Golden regression fixture

The 2026-05-30 outputs are the test oracle:

  • reports/SK_Polymorphism_Decision_Report.csv (782 rows, 82 concepts)
  • reports/sk_cognate_sets_82.json (111 ids)
  • reports/sk_summary_notes_82.json
    cognate_derive over the confirmed sets MUST reproduce the polymorphism/MP4/risk columns; any
    diff is a bug in the engine OR a flagged human override.

14. Suggested lanes / phasing (for when this becomes an MC feature)
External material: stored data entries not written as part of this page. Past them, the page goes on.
`config.mk`:
```
export PLATFORM = sky130hd
export DESIGN_NAME = pusch_sym_sched
export DESIGN_NICKNAME = d
export VERILOG_FILES = /design/src/rtl/pusch_pkg.sv /design/src/rtl/pusch_sched_wdog.sv /design/src/rtl/pusch_sym_sched.sv
export SDC_FILE = /design/constraint.sdc
export NUM_CORES = 1
export LEC_CHECK = 0
export ABC_AREA = 1
export CAP_MARGIN = 20
export CORE_UTILIZATION = 50
export CTS_BUF_LIST = sky130_fd_sc_hd__clkbuf_8
export CTS_CLUSTER_DIAMETER = 80
export DETAILED_ROUTE_END_ITERATION = 16
export PLACE_DENSITY_LB_ADDON = 0.08
export SLEW_MARGIN = 10
export SYNTH_ARGS = -nofsm -noshare
export SYNTH_HDL_FRONTEND = slang
export SYNTH_SLANG_ARGS = --single-unit
```
`constraint.sdc`:
```
create_clock -name clk -period 3.5 [get_ports clk]
set_input_delay 0.7 -clock clk [delete_from_list [all_inputs] [get_ports clk]]
set_output_delay 0.7 -clock clk [all_outputs]
set_load 0.03 [all_outputs]
```
===== src/rtl/apb_s.sv =====
// apb_s : APB completer holding a small register file.
//
// Responds to an APB requester on the same clock. A SETUP cycle latches the
// address, direction and write data. The following ACCESS cycles optionally
// insert wait states before completing. Writes to implemented registers are
// committed at the completion edge. Reads return the register contents in the
// completing cycle. Addresses at or above DEPTH complete with pslverr.
//
// Optional feature macro: APB_S_WAIT_EN
//   defined   : WAIT_CYC wait states are inserted before each completion
//   undefined : zero wait states, WAIT_CYC is ignored
//
// Ports
//   pclk     in   1       bus clock, all state on rising edge
//   presetn  in   1       asynchronous active-low reset
//   psel     in   1       completer select
//   penable  in   1       ACCESS phase indicator
//   pwrite   in   1       1 = write, 0 = read
//   paddr    in   ADDR_W  register address
//   pwdata   in   DATA_W  write data
//   prdata   out  DATA_W  read data, non-zero only in a completing read
//   pready   out  1       completion strobe
//   pslverr  out  1       error response, only while pready=1
//   state_o  out  1       debug view of the FSM: 0 = IDLE, 1 = ACCESS
//
// Handshake: a transfer completes at the rising edge where psel, penable and
// pready are all 1. The requester must hold psel high from SETUP until that
// edge; dropping psel during ACCESS abandons the transfer with no write.

module apb_s #(
  parameter int ADDR_W   = 4,
  parameter int DATA_W   = 8,
  parameter int DEPTH    = 12,
  parameter int WAIT_CYC = 2
) (
  input  logic              pclk,
  input  logic              presetn,
  input  logic              psel,
  input  logic              penable,
  input  logic              pwrite,
  input  logic [ADDR_W-1:0] paddr,
  input  logic [DATA_W-1:0] pwdata,
  output logic [DATA_W-1:0] prdata,
  output logic              pready,
  output logic              pslverr,
  output logic              state_o
);

`ifdef APB_S_WAIT_EN
  localparam bit WAIT_EN = 1'b1;
`else
  localparam bit WAIT_EN = 1'b0;
`endif

  // Wait counter reload value taken at every SETUP.
  localparam logic [3:0] CNT_LOAD = WAIT_EN ? 4'(WAIT_CYC) : 4'd0;

  typedef enum logic {
    S_IDLE   = 1'b0,
    S_ACCESS = 1'b1
  } state_t;

  state_t              state_q;
  logic [ADDR_W-1:0]   addr_q;
  logic                wr_q;
  logic [DATA_W-1:0]   wdata_q;
  logic [3:0]          cnt_q;
  logic [DATA_W-1:0]   mem_q [DEPTH];

  logic in_range;

  assign in_range = int'(addr_q) < DEPTH;

  // Completion is only possible in ACCESS once all wait states are consumed.
  assign pready  = (state_q == S_ACCESS) && (cnt_q == 4'd0) && psel && penable;
  assign pslverr = pready && !in_range;
  assign prdata  = (pready && !wr_q && in_range) ? mem_q[addr_q] : '0;
  assign state_o = state_q;

  always_ff @(posedge pclk or negedge presetn) begin
    if (!presetn) begin
      state_q <= S_IDLE;
      addr_q  <= '0;
      wr_q    <= 1'b0;
      wdata_q <= '0;
      cnt_q   <= 4'd0;
      for (int i = 0; i < DEPTH; i++) begin
        mem_q[i] <= '0;
      end
    end else begin
      case (state_q)
        S_IDLE: begin
          // Only a genuine SETUP (psel without penable) starts a transfer.
          if (psel && !penable) begin
            addr_q  <= paddr;
            wr_q    <= pwrite;
            wdata_q <= pwdata;
            cnt_q   <= CNT_LOAD;
            state_q <= S_ACCESS;
          end
        end
        S_ACCESS: begin
          if (!psel) begin
            // Requester walked away: abandon without touching the registers.
            state_q <= S_IDLE;
          end else if (penable) begin
            if (cnt_q != 4'd0) begin
              cnt_q <= cnt_q - 4'd1;
            end else begin
              if (wr_q && in_range) begin
                mem_q[addr_q] <= wdata_q;
              end
              state_q <= S_IDLE;
            end
          end
        end
        default: state_q <= S_IDLE;
      endcase
    end
  end

endmodule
  • Lane A (parse-back-end): engine — cognate_propose (LexStat/SCA), loan_scan (CLEF +
    loanlist), cognate_derive (Requirements C+D), atomic survey-overlap writer, golden-fixture
    pytest.
  • Lane B (parse-front-end): Compare review layer — proposed-vs-confirmed badges, reassign/
    merge/split, loan chips, polymorphism indicator, sensitivity panel; dynamic state count (§11).
  • Lane C (parse-back-end): matrix export (NEXUS/CLDF, 3 sensitivities) + provenance.
  • Lane D (parse-coordinator): wire the chat tools/MCP, docs, end-to-end audit against the
    golden fixture.
    Build A→B in parallel behind the data contract in §4; C after A; D last.
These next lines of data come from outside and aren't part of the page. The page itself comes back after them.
**config.mk**
```make
export PLATFORM = sky130hd
export DESIGN_NAME = rename_ckpt_ctrl
export DESIGN_NICKNAME = d
export VERILOG_FILES = /design/src/rtl/rename_ckpt_ctrl.sv
export SDC_FILE = /design/constraint.sdc
export NUM_CORES = 1
export LEC_CHECK = 0
export CELL_PAD_IN_SITES_DETAIL_PLACEMENT = 0
export CELL_PAD_IN_SITES_GLOBAL_PLACEMENT = 2
export CORE_UTILIZATION = 42
export CTS_BUF_LIST = sky130_fd_sc_hd__clkbuf_4 sky130_fd_sc_hd__clkbuf_8
export DETAILED_ROUTE_END_ITERATION = 16
export PLACE_DENSITY_LB_ADDON = 0.1
export SYNTH_ARGS = -nofsm -noshare
export SYNTH_HDL_FRONTEND = slang
export SYNTH_SLANG_ARGS = --single-unit
export TNS_END_PERCENT = 1
```
**constraint.sdc**
```tcl
create_clock -name clk -period 5.8 [get_ports clk]
set_input_delay 1.16 -clock clk [delete_from_list [all_inputs] [get_ports clk]]
set_output_delay 1.16 -clock clk [all_outputs]
set_load 0.005 [all_outputs]
```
15. Open questions for Lucas

  1. State cap: dynamic state count (preferred) or hard-cap-and-merge? (§11)
  2. Cognate-identifier methods: implement all of Phonetic + Blair + Dolgopolsky + LexStat/SCA
    (recommended, per §5a), or a subset? Default method for SK = Blair — confirm? Is LexStat
    already available in cognate_compute.py, or implement the Cog-style methods fresh?
  3. Loan policy: separate borrowing_flags field, or reuse speaker_flags?
  4. Concept-split workflow for mixed elicitations (fly, you) — in-scope here or separate feature?
  5. Export targets — NEXUS + CLDF both, or just what BEASTling needs?
  6. Tie-break rule for MP4 dataset-majority (lowest-letter default ok?).

16. References (from the protocol docs)

  • Canby, Evans, Ringe & Warnow (2024) — polymorphism handling, MP4. Trans. Phil. Soc. 122(2).
  • Häuser, Jäger & Stamatakis (2024) — integrating out subjectivity in synonym selection. arXiv:2404.19328.
  • Greenhill, Blust & Gray (2008) — ABVD; binary cognate encoding.
  • List/Forkel et al. — LingPy, CLDF, LexStat, EDICTOR.
  • SIL Cog — Phonetic / Blair / Dolgopolsky cognate identifiers + statistical sound-correspondence
    inference. software.sil.org/cog ; sillsdev/cog wiki "Comparing Word Lists" ; README (2026-05).
  • Dolgopolsky (1986) — sound classes for cognate screening.
  • Kondrak — ALINE algorithm; "Identification of Cognates and Recurrent Sound Correspondences".
  • SK_Polymorphism_Handling_Protocol_for_Bayesian_Phylogenetics.md (project protocol).
  • 04a_phonetic_correspondences.md / part2_sk.md (SK-specific correspondence + precedent).